A West emergency medical technician was arrested Friday on a charge of possessing an explosive device, as concerns surfaced about the technician's relationship to a local victim of a deadly fertilizer plant explosion.
Bryce Reed, 31, appeared in court Friday in McLennan County, less than a month after 14 people died at or near the West Fertilizer Co. plant.
In a statement, McLennan County Sheriff Parnell McNamara said no evidence thus far connects Reed to the fertilizer plant blast.
Meanwhile Friday, following Reed's arrest, state law enforcement officials instructed the Texas Rangers to help the McLennan County Sheriff's Office launch a criminal investigation into the blast.
"This disaster has severely impacted the community of West, and we want to ensure that no stone goes unturned and that all the facts related to this incident are uncovered," said Texas Department of Public Safety Director Steven McCraw in a news release.
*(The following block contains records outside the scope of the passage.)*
### src/rtl/tcw_pkg.sv
// Shared types and constants of the text console writer.
package tcw_pkg;

  // Operation codes carried with each input transaction.
  localparam logic [1:0] OP_PUT   = 2'd0;
  localparam logic [1:0] OP_CLEAR = 2'd1;
  localparam logic [1:0] OP_READ  = 2'd2;

  // Character codes with a special meaning.
  localparam logic [7:0] CHAR_NUL       = 8'h00;
  localparam logic [7:0] CHAR_NEWLINE   = 8'h0a;
  localparam logic [7:0] CHAR_BACKSPACE = 8'h08;
  localparam logic [7:0] CHAR_BLANK     = 8'h20;

  // Register indexes on the configuration port.
  localparam logic REG_TEXT_ATTR  = 1'b0;
  localparam logic REG_CLEAR_ATTR = 1'b1;

  // Reset values.
  localparam logic [7:0] TEXT_ATTR_RST   = 8'h0f;
  localparam logic [7:0] CLEAR_ATTR_RST  = 8'h02;
  localparam logic [7:0] SCREEN_ATTR_RST = 8'h02;

  // Configuration registers handed to the core.
  typedef struct packed {
    logic [7:0] text_attr;
    logic [7:0] clear_attr;
  } cfg_t;

  // One result transaction.
  typedef struct packed {
    logic        did_scroll;
    logic [10:0] cursor_pos;
    logic [7:0]  cell_attr;
    logic [7:0]  cell_char;
  } result_t;

endpackage

### src/rtl/tcw_obuf.sv
// Output register that holds a result until the master side takes it.
module tcw_obuf (
  input  logic               clk,
  input  logic               rst,
  input  logic               res_valid,
  output logic               res_ready,
  input  tcw_pkg::result_t   res,
  output logic               m_tvalid,
  input  logic               m_tready,
  output logic [31:0]        m_tdata
);
  import tcw_pkg::*;

  result_t held;

  assign res_ready = !m_tvalid || m_tready;
  assign m_tdata   = {4'd0, held};

  // Load a new result whenever the slot is free or being emptied.
  always_ff @(posedge clk) begin
    if (rst) begin
      m_tvalid <= 1'b0;
    end else if (res_valid && res_ready) begin
      m_tvalid <= 1'b1;
    end else if (m_tready) begin
      m_tvalid <= 1'b0;
    end
  end

  // Payload holds while a transaction waits.
  always_ff @(posedge clk) begin
    if (res_valid && res_ready) begin
      held <= res;
    end
  end

endmodule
Federal investigator Douglas Kunze said in an affidavit that Reed admitted to owning a pipe bomb he gave to an Abbott, Texas, resident April 26. On May 7 the unidentified Abbott resident alerted McLennan County deputies, who turned over the package to federal investigators after the county bomb squad secured it.
The affidavit said the device included a 3.5-inch long, 1.5-inch wide metal pipe attached to galvanized end caps. With the pipe was an assortment of items related to bomb-making, such as a lighter, scale, fuse wire, coils of metal ribbon and chemicals common in explosives manufacturing.
The April 17 blast left a 93-foot-wide crater at its origin and scores of homes destroyed or severely damaged. Officials are still examining the scene, said Rachel Moreno, spokeswoman for the Texas State Fire Marshal's Office.
"At this time authorities will not speculate whether the possession of the unregistered destructive device has any connection" to the plant explosion, the Justice Department said in a statement.
Officials have not determined how the fire started, but they did confirm earlier this week that the fire caused ammonium nitrate stored in a building at the West site to explode. Other contributing factors beyond the initial fire had to also play a role, Moreno said Monday.